File: config.mk
export PLATFORM = sky130hd
export DESIGN_NAME = power_key_press_duration_detector
export DESIGN_NICKNAME = d
export VERILOG_FILES = /design/src/hdl/pkpd_pkg.sv /design/src/hdl/power_key_press_duration_detector.sv
export SDC_FILE = /design/constraint.sdc
export NUM_CORES = 1
export LEC_CHECK = 0
export BUFFER_PORTS_ARGS = -buffer_cell sky130_fd_sc_hd__buf_4
export CAP_MARGIN = 15
export CORE_UTILIZATION = 49
export DETAILED_ROUTE_END_ITERATION = 16
export MAX_ROUTING_LAYER = met4
export PLACE_DENSITY = 0.81
export SYNTH_ARGS = -nofsm -noshare
export SYNTH_HDL_FRONTEND = slang
export SYNTH_SLANG_ARGS = --single-unit
File: constraint.sdc
create_clock -name clk_i -period 2.4 [get_ports clk_i]
set_clock_uncertainty 0.1 [all_clocks]
set_input_delay 0.12 -clock clk_i [delete_from_list [all_inputs] [get_ports clk_i]]
set_output_delay 0.12 -clock clk_i [all_outputs]
set_load 0.03 [all_outputs]
File: src/hdl/pkpd_pkg.sv
// Types and constants of the power key press duration detector.
package pkpd_pkg;

  localparam int unsigned CntW = 9;
  localparam int unsigned ModeW = 3;
  localparam int unsigned AddrW = 3;
  localparam int unsigned DataW = 32;

  localparam logic [CntW-1:0] CntMax = 9'd500;
  localparam logic [CntW-1:0] ShortReset = 9'd100;
  localparam logic [CntW-1:0] LongReset = 9'd300;

  localparam logic [ModeW-1:0] ScanStandby = 3'd0;
  localparam logic [ModeW-1:0] ScanRun2 = 3'd2;
  localparam logic [ModeW-1:0] ScanRun3 = 3'd3;
  localparam logic [ModeW-1:0] ScanForce = 3'd5;

  localparam logic [ModeW-1:0] ModeOn = 3'd1;
  localparam logic [ModeW-1:0] ModeAskOff = 3'd4;
  localparam logic [ModeW-1:0] ModeOff = 3'd6;

  typedef enum logic {
    REG_SHORT = 1'b0,
    REG_LONG  = 1'b1
  } reg_idx_e;

  typedef struct packed {
    logic [ModeW-1:0] scan_mode;
    logic [ModeW-1:0] current_work_mode;
    logic             power_key_down;
    logic             remote_on_down;
    logic             remote_off_down;
  } in_req_t;

  typedef struct packed {
    logic             mode_write;
    logic [ModeW-1:0] next_work_mode;
    logic             save_mode_write;
    logic [ModeW-1:0] saved_mode;
    logic             ask_shutdown_pulse;
  } out_req_t;

endpackage

File: src/hdl/power_key_press_duration_detector.sv
// Top level: press duration counters and work mode request logic.
//
//   channel | direction | handshake        | payload
//   in      | input     | in_valid/ready   | pkpd_pkg::in_req_t
//   out     | output    | out_valid/ready  | pkpd_pkg::out_req_t
//   cfg     | input     | APB psel/penable | short/long thresholds
//
// One request per cycle unless the output stalls; registers: input, then result.
// The compare and saturating increment of each counter sit between the two registers.
// Reset clears counters, valid flags and sets thresholds to 100 and 300.
// A stalled output holds the result; the input register still takes one more request.
module power_key_press_duration_detector (
  input  logic                          clk_i,
  input  logic                          rst_ni,
  input  logic                          in_valid_i,
  output logic                          in_ready_o,
  input  pkpd_pkg::in_req_t             in_data_i,
  output logic                          out_valid_o,
  input  logic                          out_ready_i,
  output pkpd_pkg::out_req_t            out_data_o,
  input  logic                          psel,
  input  logic                          penable,
  input  logic                          pwrite,
  input  logic [pkpd_pkg::AddrW-1:0]    paddr,
  input  logic [pkpd_pkg::DataW-1:0]    pwdata,
  output logic [pkpd_pkg::DataW-1:0]    prdata,
  output logic                          pready
);

  logic [pkpd_pkg::CntW-1:0] short_q, long_q;
  logic [pkpd_pkg::CntW-1:0] pwr_cnt_q, pwr_cnt_d;
  logic [pkpd_pkg::CntW-1:0] ron_cnt_q, ron_cnt_d;
  logic [pkpd_pkg::CntW-1:0] roff_cnt_q, roff_cnt_d;
  logic                      in_valid_q;
  pkpd_pkg::in_req_t         in_q;
  logic                      out_valid_q;
  pkpd_pkg::out_req_t        out_q, out_d;
  logic                      advance;
  pkpd_pkg::reg_idx_e        reg_idx;

  assign pready  = 1'b1;
  assign reg_idx = pkpd_pkg::reg_idx_e'(paddr[2]);

  always_comb begin
    prdata = '0;
    unique case (reg_idx)
      pkpd_pkg::REG_SHORT: prdata = {{(pkpd_pkg::DataW-pkpd_pkg::CntW){1'b0}}, short_q};
      pkpd_pkg::REG_LONG:  prdata = {{(pkpd_pkg::DataW-pkpd_pkg::CntW){1'b0}}, long_q};
      default:             prdata = '0;
    endcase
  end

  always_ff @(posedge clk_i or negedge rst_ni) begin
    if (!rst_ni) begin
      short_q <= pkpd_pkg::ShortReset;
      long_q  <= pkpd_pkg::LongReset;
    end else if (psel && penable && pwrite) begin
      unique case (reg_idx)
        pkpd_pkg::REG_SHORT: short_q <= pwdata[pkpd_pkg::CntW-1:0];
        pkpd_pkg::REG_LONG:  long_q  <= pwdata[pkpd_pkg::CntW-1:0];
        default: ;
      endcase
    end
  end

  assign advance     = in_valid_q && (!out_valid_q || out_ready_i);
  assign in_ready_o  = !in_valid_q || advance;
  assign out_valid_o = out_valid_q;
  assign out_data_o  = out_q;

  // saturating count while held, clear on release
  function automatic logic [pkpd_pkg::CntW-1:0] cnt_next(logic [pkpd_pkg::CntW-1:0] cnt,
                                                         logic down);
    logic [pkpd_pkg::CntW-1:0] res;
    if (!down) begin
      res = '0;
    end else if (cnt < pkpd_pkg::CntMax) begin
      res = cnt + 1'b1;
    end else begin
      res = pkpd_pkg::CntMax;
    end
    return res;
  endfunction

  always_comb begin
    logic                       pwr_fire_s, ron_fire_s, pwr_fire_l, roff_fire_l;
    logic [pkpd_pkg::ModeW-1:0] mode;
    pwr_fire_s  = !in_q.power_key_down && (pwr_cnt_q > short_q);
    ron_fire_s  = !in_q.remote_on_down && (ron_cnt_q > short_q);
    pwr_fire_l  = !in_q.power_key_down && (pwr_cnt_q > long_q);
    roff_fire_l = !in_q.remote_off_down && (roff_cnt_q > long_q);
    mode        = in_q.current_work_mode;
    pwr_cnt_d   = pwr_cnt_q;
    ron_cnt_d   = ron_cnt_q;
    roff_cnt_d  = roff_cnt_q;
    out_d       = '0;
    case (in_q.scan_mode)
      pkpd_pkg::ScanStandby: begin
        pwr_cnt_d = cnt_next(pwr_cnt_q, in_q.power_key_down);
        ron_cnt_d = cnt_next(ron_cnt_q, in_q.remote_on_down);
        if (pwr_fire_s || ron_fire_s) begin
          mode             = pkpd_pkg::ModeOn;
          out_d.mode_write = 1'b1;
        end
      end
      pkpd_pkg::ScanRun2, pkpd_pkg::ScanRun3: begin
        pwr_cnt_d  = cnt_next(pwr_cnt_q, in_q.power_key_down);
        roff_cnt_d = cnt_next(roff_cnt_q, in_q.remote_off_down);
        if (pwr_fire_l) begin
          mode             = pkpd_pkg::ModeOff;
          out_d.mode_write = 1'b1;
        end
        if (roff_fire_l) begin
          out_d.saved_mode         = mode;
          out_d.save_mode_write    = 1'b1;
          out_d.ask_shutdown_pulse = 1'b1;
          mode                     = pkpd_pkg::ModeAskOff;
          out_d.mode_write         = 1'b1;
        end
      end
      pkpd_pkg::ScanForce: begin
        pwr_cnt_d = cnt_next(pwr_cnt_q, in_q.power_key_down);
        if (pwr_fire_l) begin
          mode             = pkpd_pkg::ModeOff;
          out_d.mode_write = 1'b1;
        end
      end
      default: ;
    endcase
    out_d.next_work_mode = mode;
  end

  always_ff @(posedge clk_i or negedge rst_ni) begin
    if (!rst_ni) begin
      in_valid_q  <= 1'b0;
      out_valid_q <= 1'b0;
      pwr_cnt_q   <= '0;
      ron_cnt_q   <= '0;
      roff_cnt_q  <= '0;
    end else begin
      if (in_ready_o) begin
        in_valid_q <= in_valid_i;
      end
      if (advance) begin
        out_valid_q <= 1'b1;
        pwr_cnt_q   <= pwr_cnt_d;
        ron_cnt_q   <= ron_cnt_d;
        roff_cnt_q  <= roff_cnt_d;
      end else if (out_ready_i) begin
        out_valid_q <= 1'b0;
      end
    end
  end

  always_ff @(posedge clk_i) begin
    if (in_valid_i && in_ready_o) begin
      in_q <= in_data_i;
    end
    if (advance) begin
      out_q <= out_d;
    end
  end

endmodule

Yosys cells after proc, flatten, opt, wreduce, memory -nomap -nowiden
Cells that the tools add are included.
{ "totals": {"ff_bits": 65, "input_bits": 51, "output_inout_bits": 44, "wordCells": 75} }
{ "op_classes": {"n_addsub": 3, "n_lt_le_gt_ge": 7, "n_eq_ne": 3, "n_mux": 18, "bitwise": 1, "reduce_logical": 26} }
{ "ops": {"columns": ["op", "count"], "rows": [
  ["32-bit one-hot mux with 2 select lines", 1],
  ["9-bit 2-to-1 mux", 6],
  ["9-bit greater-than comparator", 4],
  ["9-bit by 1-bit adder with 9-bit output (second input constant)", 3],
  ["9-bit < comparator (second input constant)", 3],
  ["2-bit AND reduction", 6],
  ["3-bit 2-to-1 mux", 3],
  ["3-bit one-hot mux with 3 select lines", 1],
  ["1-bit logical AND", 8],
  ["3-bit by 2-bit == test with 1-bit output (second input constant)", 2],
  ["1-bit logical NOT", 5],
  ["1-bit 2-to-1 mux", 5],
  ["5-bit 2-to-1 mux", 1],
  ["4-bit OR reduction", 1],
  ["3-bit == test (second input constant)", 1],
  ["3-bit logical NOT", 1],
  ["1-bit logical OR", 3],
  ["1-bit one-hot mux with 3 select lines", 1],
  ["2-bit nonzero test", 1],
  ["2-bit OR reduction", 1],
  ["1-bit inverter", 1]
]} }

Longest topological paths before layout
{ "depth": {"depth_word": 5, "ltp_mapped": 8} }

Worst setup path after synthesis
OpenSTA, ideal clock, no wires.
{ "synth_timing": {"path_kind": "register -> register", "start": "reg long_q[3] (netlist name)", "end": "reg out_q, in the netlist out_data_o[1], data pin", "arrival_time_ns": 1.865, "required_time_ns": 2.045, "setup_slack_ns": 0.180, "path_stages_with_launch": 9, "cell_sequence": "dfstp_2 -> inv_1 -> ha_1 -> and4_4 -> and3b_4 -> a2111o_1 -> nand3_2 -> inv_2 -> and3_1"} }
{ "synth_between": {"elab_chain_cells": 3, "elab_cells_between_ends": 6} }
{ "synth_lines": {"columns": ["item", "line_no", "rtl"], "rows": [
  ["from (decl)", "power_key_press_duration_detector.sv:30", "logic [pkpd_pkg::CntW-1:0] short_q, long_q;"],
  ["from (signal assigned)", "power_key_press_duration_detector.sv:56", "long_q <= pkpd_pkg::LongReset;"],
  ["from (signal assigned)", "power_key_press_duration_detector.sv:60", "pkpd_pkg::REG_LONG: long_q <= pwdata[pkpd_pkg::CntW-1:0];"],
  ["9-bit greater-than comparator (on tied branches)", "power_key_press_duration_detector.sv:90, power_key_press_duration_detector.sv:91", null],
  ["1-bit logical AND (on tied branches)", "power_key_press_duration_detector.sv:90, power_key_press_duration_detector.sv:91", null],
  ["3-bit 2-to-1 mux / 2-bit AND reduction (equally long branches)", null, null],
  ["to (signal assigned)", "power_key_press_duration_detector.sv:160", "out_q <= out_d;"],
  ["to (decl)", "power_key_press_duration_detector.sv:37", "pkpd_pkg::out_req_t out_q, out_d;"]
]} }
Several ways; a longest one is shown, not always the timed one.
A chain may end at the register's enable or synchronous reset.

==> reports/qor.csv <==
metric;value;unit
final_antenna_net_count;0;
critical_path.startpoint;short_q[2];
timing_worst_setup_path_type;reg -> reg;
max_capacitance_violation_total;0;
crit_path_start_kind;flop;
status;finished clean;
dominant_combinational_cell_family_by_area_after_synthesis;simple AND/OR/NAND/NOR gates;
cts.root.buffer_cell;clkbuf_8;
p_switching;1150;µW
final_core_utilization;62.0;%
drt_first_pass_iters;6;
r2r_start;short_q[2];
portBuffers;45;
synth_sequential_area_ratio;41.6;%
overall_global_routing_usage;23.9;%
synth-async-reset-ratio;73.4;%
arrival_worst_endpoint;2.34;ns
worst-slew-pin-transition;0.625;ns
hpwl;6670;µm
synth-edff-count;17;
post_drt_via_cell_ratio;5.74;
rows;32;
post_synth_and_or_nand_nor_area_fraction;16.3;%
power.static_leakage;0.00220;µW
largest_net_degree_at_the_start_of_global_routing;48;
die_height;93.2;µm
io_pins;95;
htree_levels;3;
tritoncts_clock_tree;built;
postSynthCellCount;420;
path_max_fanout;4;
adder_and_majority_cell_fraction_of_the_synthesized_area;12.0;%
wire_per_inst;16.0;µm
min-delay-path-class;in -> async;
synthXorXnorAreaFrac;0;%
post_synth_main_area_contributors;dfrtp_1 (25%), edfxtp_1 (13%), ha_1 (12%), mux2_2 (5.3%), buf_4 (5.0%);
drt-initial-drc-count;193;
synth_area_in_compound_gates;16.0;%
clockPowerShare;27.5;%
comb_power_share;29.8;%
p_sw_share;34.4;%
initial_utilization;51.7;%
critical_path.reg2reg.endpoint;out_data_o[5];
muxShareOfSynthArea;5.25;%
worst-r2r-setup-slack;0.06;ns
synth.largest_area_cell;dfrtp_1;
worst_ir_drop_vdd;0.385;mV
power.internal;2190;µW
synth_seq_cells;64;
min_period_over_period;97.4;%
cts_inserted_buffers;9;
cts.reportedPaths.clkPinSlew;0.07;ns
p_per_area;682;nW/µm²
setup.worst_path.end_class;flop;
synth_largest_type_area_fraction;24.6;%
synth.lib_cells_used.distinct;61;
fp.dieArea;8690;µm²
nets;578;
coreArea;7890;µm²
grt_overflow;0;
finalHoldViolCount;0;
max_freq;428;MHz
numClockSinks;64;
yosys.cell_count.top_type;nand2_1;
synth_common_cells;nand2_1 (42), dfrtp_1 (40), ha_1 (39), a21oi_1 (34), inv_1 (28);
finalSetupViolations;0;
drt_wl_total;9530;µm
final-max-slew-violation-count;0;
finalWorstPathRequiredPeriod;2.34;ns
synth_warnings;0;
clock_path_buffers;2;
remaining_drc_errors;0;
grt_antenna_before_repair;1;
area.growth.synth_to_final;20.1;%
worstSkewPairLatency;0.35;ns
worst_r2r_path_depth;7;
via_count_of_the_first_global_routing_pass;3302;
holdWs;0.222;ns
synth_flop_type;dfrtp_1;
required;2.40;ns
dr_total_vias;3420;
synth_area_per_inst;9.70;µm²
post_synth_instance_area;4080;µm²
maxSlewHeadroom;58.3;%
drive_above_1_share;23.5;%
die_width;93.2;µm
seq_power_share;42.7;%
place.gp.congestion;0.870;
grt_first_pass_wirelength;15400;µm
## power by group through the flow
stage / clock [µW] / sequential, µW / combinational [µW]
floorplan: 0 / 1420 / 654
global placement: 0 / 1430 / 856
detailed placement: 0 / 1440 / 913
CTS: 930 / 1420 / 946
global route: 989 / 1450 / 1100
finish: 918 / 1430 / 997
## worst max-delay path, cell delays in order (launching register included)
cell,delay [ns]
dfstp_2,0.53
inv_1,0.07
ha_1,0.32
a21oi_1,0.17
o21ai_1,0.11
a2111oi_2,0.35
o32ai_2,0.19
a31o_2,0.25
## routing by layer
metal	vias up	track usage, %	part of all wire, %
met5	-	-	0
met1	1654	27.7	41
met3	30	5.69	4.6
li1	1618	-	-
met4	0	12.1	3.6
met2	118	38.7	50
## cell type report
type	instances	area (µm²)
clock inverter	3	42.5
tap	102	128
clock buffer	13	149
multi-input combinational	314	2190
antenna	1	2.50
inverter	30	113
timing repair buffer	69	573
fill	612	2990
sequential	64	1700
## worst max-delay path by stage
stage | end
after floorplan | out_data_o[1]
after global placement | out_data_o[5]
after detailed placement | out_data_o[7]
after CTS | out_data_o[7]
after global routing | out_data_o[5]
final | out_data_o[5]
## state kept, by name, summed over array words and instances (netlist names)
| register | count |
|---|---|
| in_q | 9 |
| long_q | 9 |
| pwr_cnt_q | 9 |
| roff_cnt_q | 9 |
| ron_cnt_q | 9 |
| short_q | 9 |
| out_data_o | 8 |
| in_valid_q | 1 |
| out_valid_o | 1 |
## metrics by stage
step / cell area [µm²] / worst slack, ns / TNS [ns] / cells / total power [µW]
floorplan: 4160 / 0.180 / 0 / 442 / 2070
global placement: 4390 / 0.0369 / 0 / 556 / 2290
detailed placement: 4390 / 0.00696 / 0 / 556 / 2360
CTS: 4800 / -0.0240 / -0.0408 / 594 / 3300
global route: 4890 / -0.0780 / -0.199 / 596 / 3540
finish: 4890 / 0.0627 / 0 / 596 / 3340
## repair_timing
item,in CTS,in global routing
pin swaps,0,7
resized for setup,0,14
hold buffers,22,0
endpoints found under the setup margin,2,5
endpoints found under the hold margin,69,0
setup buffers,0,1
## cells by family after synthesis
family	Yosys count
other cells	2
flops	64
compound gates	105
simple gates	127
buf+inv	64
mux	19
fa+ha+maj	39
## placed cells by master (no fill, tap or decap), types with 4 or more instances in the layout
cell | synthesis | final
ha_1 | 39 | 35
nor3_1 | 8 | 7
o21ai_1 | 9 | 8
a21oi_1 | 34 | 34
ha_4 | 0 | 4
o21a_1 | 4 | 4
nor2_1 | 21 | 21
o21ai_0 | 24 | 24
nand4_1 | 10 | 10
dfstp_2 | 7 | 7
dlygate4sd3_1 | 0 | 22
nand2b_1 | 7 | 7
nand2_1 | 42 | 42
inv_1 | 28 | 26
nand3_1 | 13 | 13
conb_1 | 2 | 24
o31ai_1 | 5 | 5
a41oi_1 | 4 | 4
clkbuf_8 | 0 | 10
dfrtp_1 | 40 | 40
edfxtp_1 | 17 | 17
buf_4 | 27 | 47
mux2_2 | 19 | 19
inv_2 | 2 | 4
Note: power is estimated with default switching activity, not from simulation.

Work item: Look above for the line with "export BUFFER_PORTS_ARGS = -buffer_cell" and the line with "localparam logic [CntW-1:0] ShortReset". Write out those two lines and all the lines between them, exactly, and no others.

Solved exercise:
export BUFFER_PORTS_ARGS = -buffer_cell sky130_fd_sc_hd__buf_4
export CAP_MARGIN = 15
export CORE_UTILIZATION = 49
export DETAILED_ROUTE_END_ITERATION = 16
export MAX_ROUTING_LAYER = met4
export PLACE_DENSITY = 0.81
export SYNTH_ARGS = -nofsm -noshare
export SYNTH_HDL_FRONTEND = slang
export SYNTH_SLANG_ARGS = --single-unit
File: constraint.sdc
create_clock -name clk_i -period 2.4 [get_ports clk_i]
set_clock_uncertainty 0.1 [all_clocks]
set_input_delay 0.12 -clock clk_i [delete_from_list [all_inputs] [get_ports clk_i]]
set_output_delay 0.12 -clock clk_i [all_outputs]
set_load 0.03 [all_outputs]
File: src/hdl/pkpd_pkg.sv
// Types and constants of the power key press duration detector.
package pkpd_pkg;

  localparam int unsigned CntW = 9;
  localparam int unsigned ModeW = 3;
  localparam int unsigned AddrW = 3;
  localparam int unsigned DataW = 32;

  localparam logic [CntW-1:0] CntMax = 9'd500;
  localparam logic [CntW-1:0] ShortReset = 9'd100;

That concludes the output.